An international research team has come across something truly strange in the universe, involving one of its many cosmic ‘lighthouses’.
In a paper published to Nature, the team led by researchers from the University of East Anglia described the discovery of a pulsar dubbed PSR J1913+1102.
Pulsars are magnetised, spinning neutron stars that emit highly focused radio waves from their magnetic poles, observed as a pulsing signal not unlike a lighthouse. This latest pulsar is part of a binary system, which means it is locked in a fiercely tight orbit with another neutron star.
It’s estimated that the two neutron stars will collide in approximately 470m years and release incredible amounts of energy in the form of gravitational waves and light.
However, this pulsar is unusual in that the masses of the two neutron stars are very different. This asymmetric system gives scientists confidence that similar double neutron star mergers will provide vital clues about unsolved mysteries in astrophysics.
Furthermore, it could help us more accurately determine the rate of expansion of the universe, referred to as the Hubble constant.
Many more out there
Lead researcher Dr Robert Ferdman said that when gravitational waves were detected in 2017 following the collision of two neutron stars, it helped further confirm Albert Einstein’s theories. However, what was unexpected was the amount of matter ejected from the merger and its brightness.
“Most theories about this event assumed that neutron stars locked in binary systems are very similar in mass,” Ferdman said.

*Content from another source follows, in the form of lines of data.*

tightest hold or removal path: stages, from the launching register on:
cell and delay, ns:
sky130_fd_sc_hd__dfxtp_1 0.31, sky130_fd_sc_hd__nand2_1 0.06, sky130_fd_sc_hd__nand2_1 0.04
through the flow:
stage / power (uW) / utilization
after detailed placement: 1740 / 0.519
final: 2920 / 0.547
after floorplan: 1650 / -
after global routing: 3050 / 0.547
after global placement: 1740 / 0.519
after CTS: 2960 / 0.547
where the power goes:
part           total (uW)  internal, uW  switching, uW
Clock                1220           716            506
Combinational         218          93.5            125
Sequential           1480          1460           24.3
[src/rtl/bnn_feeder_pkg.sv]
// Shared definitions for the BNN stream feeder.
// Region select codes, run-state encoding and a width helper.
package bnn_feeder_pkg;

    localparam logic [1:0] SEL_PIX  = 2'd0;
    localparam logic [1:0] SEL_CONV = 2'd1;
    localparam logic [1:0] SEL_FC   = 2'd2;

    typedef enum logic [1:0] {
        IDLE   = 2'd0,
        STREAM = 2'd1,
        HOLD   = 2'd2
    } state_t;

    // Bits needed to index v entries (minimum 1).
    function automatic int clog2(input int v);
        int r;
        r = 1;
        for (int i = 1; i < 31; i++)
            if ((1 << i) < v) r = i + 1;
        return r;
    endfunction

endpackage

“Our new discovery changes these assumptions. Because one neutron star is significantly larger, its gravitational influence will distort the shape of its companion star – stripping away large amounts of matter just before they actually merge, and potentially disrupting it altogether.
“This ‘tidal disruption’ ejects a larger amount of hot material than expected for equal-mass binary systems, resulting in a more powerful emission.”

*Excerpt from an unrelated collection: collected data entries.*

module rip_ro_bank #(
    parameter int N_CH           = 4,
    parameter int RO_BASE_SIZE   = 3,
    parameter int INVERTER_DELAY = 10,
    parameter int WIN_W          = 16,
    parameter int CNT_W          = 16,
    parameter int SETTLE_CYCLES  = 4,
    parameter int RND_W          = 8
) (
    input  logic                    clk,
    input  logic                    rstn,
    input  logic                    start,
    input  logic [WIN_W-1:0]        window,
    input  logic [N_CH-1:0]         ch_en,
    output logic                    busy,
    output logic                    done,
    output logic [N_CH*CNT_W-1:0]   counts,
    output logic [N_CH-1:0]         overflow,
    output logic [RND_W-1:0]        rnd,
    output logic                    rnd_valid
);
    typedef enum logic [1:0] {
        ST_IDLE    = 2'd0,
        ST_SETTLE  = 2'd1,
        ST_MEASURE = 2'd2,
        ST_DONE    = 2'd3
    } state_t;

    localparam int                BC_W        = $clog2(RND_W + 1);
    localparam logic [WIN_W-1:0]  SETTLE_LAST = WIN_W'(SETTLE_CYCLES - 1);
    localparam logic [BC_W-1:0]   BIT_LAST    = BC_W'(RND_W - 1);
    localparam logic [CNT_W-1:0]  CNT_MAX     = '1;

    state_t                       r_state, w_next;
    logic [WIN_W-1:0]             r_tcnt, w_tcnt_next, r_win;
    logic [N_CH-1:0]              r_en, r_sync1, r_sync2, r_prev, r_ovf;
    logic [N_CH-1:0]              w_ring, w_ring_rstn, w_edge;
    logic [N_CH-1:0][CNT_W-1:0]   r_cnt;
    logic [RND_W-2:0]             r_shift;
    logic [BC_W-1:0]              r_bitcnt;
    logic [RND_W-1:0]             r_rnd, w_word;
    logic                         r_busy, r_done, r_rnd_valid;
    logic                         w_run, w_accept, w_measure, w_bit;

    assign w_run     = (r_state == ST_SETTLE) || (r_state == ST_MEASURE);
    assign w_accept  = (r_state == ST_IDLE) && start;
    assign w_measure = (r_state == ST_MEASURE);
    assign w_edge    = r_sync2 & ~r_prev & r_en;
    assign w_bit     = ^(r_sync2 & r_en);
    assign w_word    = {r_shift, w_bit};

    for (genvar i = 0; i < N_CH; i++) begin : g_ring
        assign w_ring_rstn[i] = rstn & r_en[i] & w_run;
        rip_ring_oscillator #(
            .SIZE           (RO_BASE_SIZE + 2 * i),
            .INVERTER_DELAY (INVERTER_DELAY)
        ) u_ring (
            .clk    (clk),
            .rstn   (w_ring_rstn[i]),
            .ro_out (w_ring[i])
        );
    end

    // Next-state and phase-counter logic.
    always_comb begin
        w_next      = r_state;
        w_tcnt_next = r_tcnt;
        case (r_state)
            ST_IDLE: begin
                if (start) begin
                    w_next      = ST_SETTLE;
                    w_tcnt_next = '0;
                end else begin
                    w_next = ST_IDLE;
                end
            end
            ST_SETTLE: begin
                if (r_tcnt == SETTLE_LAST) begin
                    w_tcnt_next = '0;
                    w_next      = (r_win == '0) ? ST_DONE : ST_MEASURE;
                end else begin
                    w_tcnt_next = r_tcnt + WIN_W'(1);
                end
            end
            ST_MEASURE: begin
                if (r_tcnt == (r_win - WIN_W'(1))) begin
                    w_tcnt_next = '0;
                    w_next      = ST_DONE;
                end else begin
                    w_tcnt_next = r_tcnt + WIN_W'(1);
                end
            end
            ST_DONE: begin
                w_next = ST_IDLE;
            end
            default: begin
                w_next      = ST_IDLE;
                w_tcnt_next = '0;
            end
        endcase
    end

    // State, phase counter, latched configuration and status flags.
    always_ff @(posedge clk or negedge rstn) begin
        if (!rstn) begin
            r_state <= ST_IDLE;
            r_tcnt  <= '0;
            r_win   <= '0;
            r_en    <= '0;
            r_busy  <= 1'b0;
            r_done  <= 1'b0;
        end else begin
            r_state <= w_next;
            r_tcnt  <= w_tcnt_next;
            r_busy  <= (w_next != ST_IDLE);
            r_done  <= (w_next == ST_DONE);
            if (w_accept) begin
                r_win <= window;
                r_en  <= ch_en;
            end
        end
    end

    // Prev flop tracks sync in every state so entering MEASURE never fakes an edge.
    always_ff @(posedge clk or negedge rstn) begin
        if (!rstn) begin
            r_sync1 <= '0;
            r_sync2 <= '0;
            r_prev  <= '0;
        end else begin
            r_sync1 <= w_ring;
            r_sync2 <= r_sync1;
            r_prev  <= r_sync2;
        end
    end

    // Saturating edge counters; overflow flags a lost edge at all-ones.
    always_ff @(posedge clk or negedge rstn) begin
        if (!rstn) begin
            r_cnt <= '0;
            r_ovf <= '0;
        end else if (w_accept) begin
            r_cnt <= '0;
            r_ovf <= '0;
        end else if (w_measure) begin
            for (int i = 0; i < N_CH; i++) begin
                if (w_edge[i]) begin
                    if (r_cnt[i] == CNT_MAX) begin
                        r_ovf[i] <= 1'b1;
                    end else begin
                        r_cnt[i] <= r_cnt[i] + CNT_W'(1);
                    end
                end
            end
        end
    end

    // Entropy shifter: a word is published only when all RND_W bits came from one window.
    always_ff @(posedge clk or negedge rstn) begin
        if (!rstn) begin
            r_shift     <= '0;
            r_bitcnt    <= '0;
            r_rnd       <= '0;
            r_rnd_valid <= 1'b0;
        end else begin
            r_rnd_valid <= 1'b0;
            if (w_accept) begin
                r_shift  <= '0;
                r_bitcnt <= '0;
            end else if (w_measure) begin
                r_shift <= w_word[RND_W-2:0];
                if (r_bitcnt == BIT_LAST) begin
                    r_bitcnt    <= '0;
                    r_rnd       <= w_word;
                    r_rnd_valid <= 1'b1;
                end else begin
                    r_bitcnt <= r_bitcnt + BC_W'(1);
                end
            end
        end
    end

    assign busy      = r_busy;
    assign done      = r_done;
    assign counts    = r_cnt;
    assign overflow  = r_ovf;
    assign rnd       = r_rnd;
    assign rnd_valid = r_rnd_valid;
endmodule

The disruption of the lighter neutron star would also enhance the brightness of the material ejected by the merger, allowing them to be observed with conventional telescopes. According to Ferdman, this could allow for a completely independent measurement of the Hubble constant and, as the two current main methods of measuring it are at odds with each other, this could be a “crucial way to break the deadlock” and understand how the universe evolved.
Co-author Dr Paulo Freire from the Max Planck Institute for Radio Astronomy in Germany said that this disruption could also enable astrophysicists to learn about the “exotic matter” that makes up these extremely dense objects.
“This matter is still a major mystery,” Freire said. “It’s so dense that scientists still don’t know what it is actually made of. These densities are far beyond what we can reproduce in Earth-based laboratories.”
Ferdman added that, most importantly, the discovery shows that there are many more of these systems out there.